▶ ENTRIES PROVIDED

$ cat config.mk
export PLATFORM = sky130hd
export DESIGN_NAME = hyper_rx_upsizer
export DESIGN_NICKNAME = d
export VERILOG_FILES = /design/src/rtl/axi_pkg.sv /design/src/rtl/hyperbus_pkg.sv /design/src/rtl/hyper_rx_upsizer.sv
export SDC_FILE = /design/constraint.sdc
export NUM_CORES = 1
export LEC_CHECK = 0
export ABC_AREA = 1
export CORE_MARGIN = 2
export CORE_UTILIZATION = 58
export DETAILED_ROUTE_END_ITERATION = 10
export PLACE_DENSITY = 0.85
export SYNTH_ARGS = -nofsm -noshare
export SYNTH_HDL_FRONTEND = slang
export SYNTH_SLANG_ARGS = --single-unit
$ cat constraint.sdc
create_clock -name clk_i -period 4.6 [get_ports clk_i]
set_clock_uncertainty 0.15 [all_clocks]
set_input_delay 0.92 -clock clk_i [delete_from_list [all_inputs] [get_ports clk_i]]
set_output_delay 0.92 -clock clk_i [all_outputs]
set_load 0.02 [all_outputs]
$ cat src/rtl/axi_pkg.sv
// AXI protocol constants shared across the hyperbus controller.
package axi_pkg;

  typedef logic [1:0] resp_t;

  localparam resp_t RESP_OKAY   = 2'b00;
  localparam resp_t RESP_EXOKAY = 2'b01;
  localparam resp_t RESP_SLVERR = 2'b10;
  localparam resp_t RESP_DECERR = 2'b11;

endpackage

$ cat src/rtl/hyperbus_pkg.sv
// Shared hyperbus types and helpers.
package hyperbus_pkg;

  typedef logic [15:0] hyper_word_t;

  typedef enum logic [1:0] {
    IDLE,
    PACK,
    SEND
  } rx_state_e;

  function automatic int unsigned words_per_beat(
    input int unsigned dw
  );
    return dw / 16;
  endfunction

endpackage

$ cat src/rtl/hyper_rx_upsizer.sv
// Packs 16-bit PHY read words into AXI R beats,
// one burst at a time.
module hyper_rx_upsizer
  import hyperbus_pkg::*;
  import axi_pkg::*;
#(
  parameter int unsigned AxiDataWidth = 64,
  parameter int unsigned AxiIdWidth   = 6
) (
  input  logic                    clk_i,
  input  logic                    rst_ni,
  input  logic                    cmd_valid_i,
  output logic                    cmd_ready_o,
  input  logic [$clog2(words_per_beat(AxiDataWidth))-1:0]
                                  cmd_offset_i,
  input  logic [7:0]              cmd_len_i,
  input  logic [AxiIdWidth-1:0]   cmd_id_i,
  input  logic                    phy_valid_i,
  output logic                    phy_ready_o,
  input  hyper_word_t             phy_data_i,
  input  logic                    phy_err_i,
  output logic                    r_valid_o,
  input  logic                    r_ready_i,
  output logic [AxiDataWidth-1:0] r_data_o,
  output logic [AxiIdWidth-1:0]   r_id_o,
  output logic [1:0]              r_resp_o,
  output logic                    r_last_o
);

  localparam int unsigned WordsPerBeat =
    words_per_beat(AxiDataWidth);
  localparam int unsigned LaneW = $clog2(WordsPerBeat);

  typedef logic [WordsPerBeat-1:0][15:0] beat_t;

  rx_state_e             state_q, state_d;
  logic [AxiIdWidth-1:0] id_q, id_d;
  logic [7:0]            beats_q, beats_d;
  logic [LaneW-1:0]      lane_q, lane_d;
  beat_t                 asm_q, asm_d;
  beat_t                 data_q, data_d;
  logic                  err_q, err_d;
  resp_t                 resp_q, resp_d;
  logic                  last_q, last_d;
  logic                  err_n;

  always_comb begin
    state_d     = state_q;
    id_d        = id_q;
    beats_d     = beats_q;
    lane_d      = lane_q;
    asm_d       = asm_q;
    data_d      = data_q;
    err_d       = err_q;
    resp_d      = resp_q;
    last_d      = last_q;
    cmd_ready_o = 1'b0;
    phy_ready_o = 1'b0;
    r_valid_o   = 1'b0;
    err_n       = err_q | phy_err_i;
    unique case (state_q)
      IDLE: begin
        cmd_ready_o = 1'b1;
        if (cmd_valid_i) begin
          id_d    = cmd_id_i;
          beats_d = cmd_len_i;
          lane_d  = cmd_offset_i;
          asm_d   = '0;
          err_d   = 1'b0;
          state_d = PACK;
        end
      end
      PACK: begin
        phy_ready_o = 1'b1;
        if (phy_valid_i) begin
          asm_d[lane_q] = phy_data_i;
          err_d         = err_n;
          if (lane_q == LaneW'(WordsPerBeat - 1)) begin
            data_d  = asm_d;
            resp_d  = err_n ? RESP_SLVERR : RESP_OKAY;
            last_d  = (beats_q == 8'd0);
            state_d = SEND;
          end else begin
            lane_d = lane_q + LaneW'(1);
          end
        end
      end
      SEND: begin
        r_valid_o   = 1'b1;
        phy_ready_o = r_ready_i && (beats_q != 8'd0);
        if (r_ready_i) begin
          if (last_q) begin
            state_d = IDLE;
          end else begin
            beats_d = beats_q - 8'd1;
            lane_d  = '0;
            asm_d   = '0;
            err_d   = 1'b0;
            state_d = PACK;
            // Zero-bubble: first word of the next beat lands now
            if (phy_valid_i) begin
              asm_d[0] = phy_data_i;
              lane_d   = LaneW'(1);
              err_d    = phy_err_i;
            end
          end
        end
      end
      default: state_d = IDLE;
    endcase
  end

  always_ff @(posedge clk_i or negedge rst_ni) begin
    if (!rst_ni) begin
      state_q <= IDLE;
      id_q    <= '0;
      beats_q <= '0;
      lane_q  <= '0;
      asm_q   <= '0;
      data_q  <= '0;
      err_q   <= 1'b0;
      resp_q  <= RESP_OKAY;
      last_q  <= 1'b0;
    end else begin
      state_q <= state_d;
      id_q    <= id_d;
      beats_q <= beats_d;
      lane_q  <= lane_d;
      asm_q   <= asm_d;
      data_q  <= data_d;
      err_q   <= err_d;
      resp_q  <= resp_d;
      last_q  <= last_d;
    end
  end

  assign r_data_o = data_q;
  assign r_id_o   = id_q;
  assign r_resp_o = resp_q;
  assign r_last_o = last_q;

endmodule

==> flow_summary.ini <==
[run_status]
status = finished clean

[die]
initial_core_util = 0.589
placementRows = 41
die_width_um = 117
die_y_um = 117
io_pins = 114
coreArea_um2 = 12500
die-area_um2 = 13600

[grt]
grt_use_total = 0.285
antenna_found_initial = 0
first_global_vias = 6290
overflow = 0
grt_max_degree = 95
grt_pass1_wl_um = 30100

[synthesis]
post_synth.cell_area_avg_um2 = 7.51
synth_nets = 1026
yosysWarnings = 0
synth-seq-cells = 149
syn_inst = 977
netlist_area_um2 = 7340
ys_seq_area_frac = 0.508
ys_types = 22

[placement]
dpl_cell_area_um2 = 8440
dp_slack_ps = 1250
place_hpwl_um = 11600
port_buffers = 112
place.gp.congestion = 0.817

[pwr]
p_switching_mw = 2.59
p_per_area_nw_per_um2 = 696
p_leak_nw = 4.57
p_int_mw = 3.71
clkPwrFrac = 0.229
comb_power_share = 0.444
seq_power_share = 0.327
switching_share = 0.411
ir_worst_vdd_uv = 451

[setup_path]
cp-end-kind = output port
crit_path_start_kind = flop
arrival_ps = 2600
r2r_end = lane_q[1]
reg2reg_depth = 8
reg2reg_setup_slack_ps = 1790
critPathRequiredTime_ps = 3530
worstPathMaxFanout = 22
rr_startpoint = state_q[0]
crit_type = flop to output port

[finish]
finish.instance_area_um2 = 9060
drive_gt1_frac = 0.0558
fin_nets = 1112
fillers = 956
areaGrowthSynthToFinish_pct = 23.4
n_antenna_cell = 0

[sta]
rsz0062_at_grt = no
finalMaxSlewViolations = 0
fin_crit_sh = 0.798
fin_crit_ps = 3670
tns_ps = 0
tightestPinTransition_ps = 1020
layout_setup_ws_ps = 929
relSlewSlack = 0.323
fmax_ghz = 0.272
hold_viol = 0
final-setup-viol-count = 0

[detailed_routing]
vias_per_cell = 5.21
antenna_left = 0
drcViolationCount = 0
first_pass_iters = 5
wl_um = 18200
wl_per_cell_um = 14.6
vias = 6506
drtIter0Drc = 596

[cts]
cts_buffers = 17
ctsRootBufferMaster = clkbuf_16
clockBufferDepth = 2
clkSlewWorstSetupHoldPaths_ps = 60
clock-sinks = 149
cts_tree = yes
cts_resized = 0
worst_skew_pair.late_latency_ps = 430
cts_hold_buf = 0
cts.htree.levels = 4
cts_setup_buffers = 0

[min_path]
holdPathEnd = asm_q[3]
hp-start = asm_q[3]
hold_depth = 2
hp-class = flop to flop

[run]
drv_cap = 0
-- registers in the layout, summed over array words and instances, names as in the netlist --
register  count
r_resp_o      1
state_q       2
r_id_o        6
beats_q       8
r_last_o      1
r_data_o     64
lane_q        2
asm_q        64
err_q         1
-- layout make-up --
| type | instances | area [um2] | share of cell area |
|---|---|---|---|
| Multi-Input combinational cell | 686 | 2980 | 0.329 |
| Timing Repair Buffer | 122 | 1200 | 0.132 |
| Clock inverter | 13 | 169 | 0.0187 |
| Clock buffer | 19 | 443 | 0.0489 |
| Inverter | 87 | 327 | 0.0361 |
| Tap cell | 172 | 215 | 0.0238 |
| Sequential cell | 149 | 3730 | 0.412 |
-- critical path: stages, from the launching register on --
cell and delay, ps:
dfrtp_1 400, inv_1 100, ha_1 790, nand2_1 180
nand2_1 110, clkdlybuf4s50_1 600
-- synth_stat cells --
library cell / count / area (um2)
nand2_2: 3 / 18.8
inv_1: 81 / 304
conb_1: 1 / 3.75
buf_2: 22 / 110
ha_1: 11 / 138
buf_6: 8 / 90.1
mux2_2: 6 / 67.6
buf_1: 2 / 7.51
nand4_1: 3 / 18.8
o21ai_0: 76 / 380
nand3_1: 89 / 445
o21bai_2: 1 / 11.3
dfrtp_1: 149 / 3730
nor2_1: 25 / 93.8
o21ai_1: 3 / 15.0
clkbuf_1: 19 / 71.3
nor2_4: 2 / 22.5
buf_4: 4 / 30.0
nand2_1: 457 / 1720
inv_2: 6 / 22.5
o22ai_1: 1 / 6.26
a21oi_1: 8 / 40.0
-- routing by layer --
metal  vias up  track usage  share of wire  wire length, um
met2       230        0.482           0.49             8980
met3        44       0.0592          0.063             1150
li1       3195            -              -                -
met4         0       0.0976          0.026              474
met1      3037        0.368           0.42             7560
met5         -            0              0                0
-- power by group through the flow --
stage	clock network (mW)	logic, mW	registers, mW
2_1_floorplan	0	1.42	2.43
3_3_place_gp	0	2.72	2.06
3_5_place_dp	0	2.77	2.07
4_1_cts	1.45	2.80	2.06
5_1_grt	1.51	3.10	2.11
6_report	1.44	2.80	2.06
-- logic make-up after synthesis --
family	Yosys count	share of synthesized area
AOI/OAI and AO/OA	89	0.0617
adders and majority gates	11	0.0187
buffers and inverters	142	0.0866
DFF	149	0.508
muxes	6	0.00920
other	1	0.000511
and+or+nand+nor	579	0.315
-- worst max path at each step --
| stage | end | slack [ps] | startpoint | cells after the start |
|---|---|---|---|---|
| 3_3_place_gp | lane_q[1] | 1320 | phy_valid_i | 9 |
| 2_1_floorplan | phy_ready_o | 2030 | state_q[0] | 6 |
| 4_1_cts | phy_ready_o | 950 | state_q[0] | 5 |
| 3_5_place_dp | lane_q[0] | 1250 | phy_valid_i | 9 |
| 5_1_grt | phy_ready_o | 830 | state_q[0] | 5 |
| 6_report | phy_ready_o | 930 | state_q[0] | 5 |
-- cells in the final DEF, fill, tap and decap left out, types with 8 or more instances in the layout --
master / n
nand2_1: 457
dfrtp_1: 149
clkdlybuf4s50_1: 111
nand3_1: 89
inv_1: 81
o21ai_0: 76
nor2_1: 25
clkbuf_16: 17
ha_1: 11
buf_4: 10
a21oi_1: 8
-- stage by stage --
| step | hold slack (ps) | std cells | util | total power [mW] |
|---|---|---|---|---|
| 2_1_floorplan | 287 | 977 | - | 3.85 |
| 3_3_place_gp | 303 | 1216 | 0.677 | 4.78 |
| 3_5_place_dp | 313 | 1216 | 0.677 | 4.84 |
| 4_1_cts | 331 | 1248 | 0.726 | 6.31 |
| 5_1_grt | 345 | 1248 | 0.726 | 6.72 |
| 6_report | 330 | 1248 | 0.726 | 6.30 |
(Power assumes the default switching activity.)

▶ WHAT TO PRODUCE
Return exactly the leading lines of the listing, stopping after the line in which "localparam resp_t RESP_EXOKAY = 2'b01;" occurs.

▶ WRITTEN ANSWER
$ cat config.mk
export PLATFORM = sky130hd
export DESIGN_NAME = hyper_rx_upsizer
export DESIGN_NICKNAME = d
export VERILOG_FILES = /design/src/rtl/axi_pkg.sv /design/src/rtl/hyperbus_pkg.sv /design/src/rtl/hyper_rx_upsizer.sv
export SDC_FILE = /design/constraint.sdc
export NUM_CORES = 1
export LEC_CHECK = 0
export ABC_AREA = 1
export CORE_MARGIN = 2
export CORE_UTILIZATION = 58
export DETAILED_ROUTE_END_ITERATION = 10
export PLACE_DENSITY = 0.85
export SYNTH_ARGS = -nofsm -noshare
export SYNTH_HDL_FRONTEND = slang
export SYNTH_SLANG_ARGS = --single-unit
$ cat constraint.sdc
create_clock -name clk_i -period 4.6 [get_ports clk_i]
set_clock_uncertainty 0.15 [all_clocks]
set_input_delay 0.92 -clock clk_i [delete_from_list [all_inputs] [get_ports clk_i]]
set_output_delay 0.92 -clock clk_i [all_outputs]
set_load 0.02 [all_outputs]
$ cat src/rtl/axi_pkg.sv
// AXI protocol constants shared across the hyperbus controller.
package axi_pkg;

  typedef logic [1:0] resp_t;

  localparam resp_t RESP_OKAY   = 2'b00;
  localparam resp_t RESP_EXOKAY = 2'b01;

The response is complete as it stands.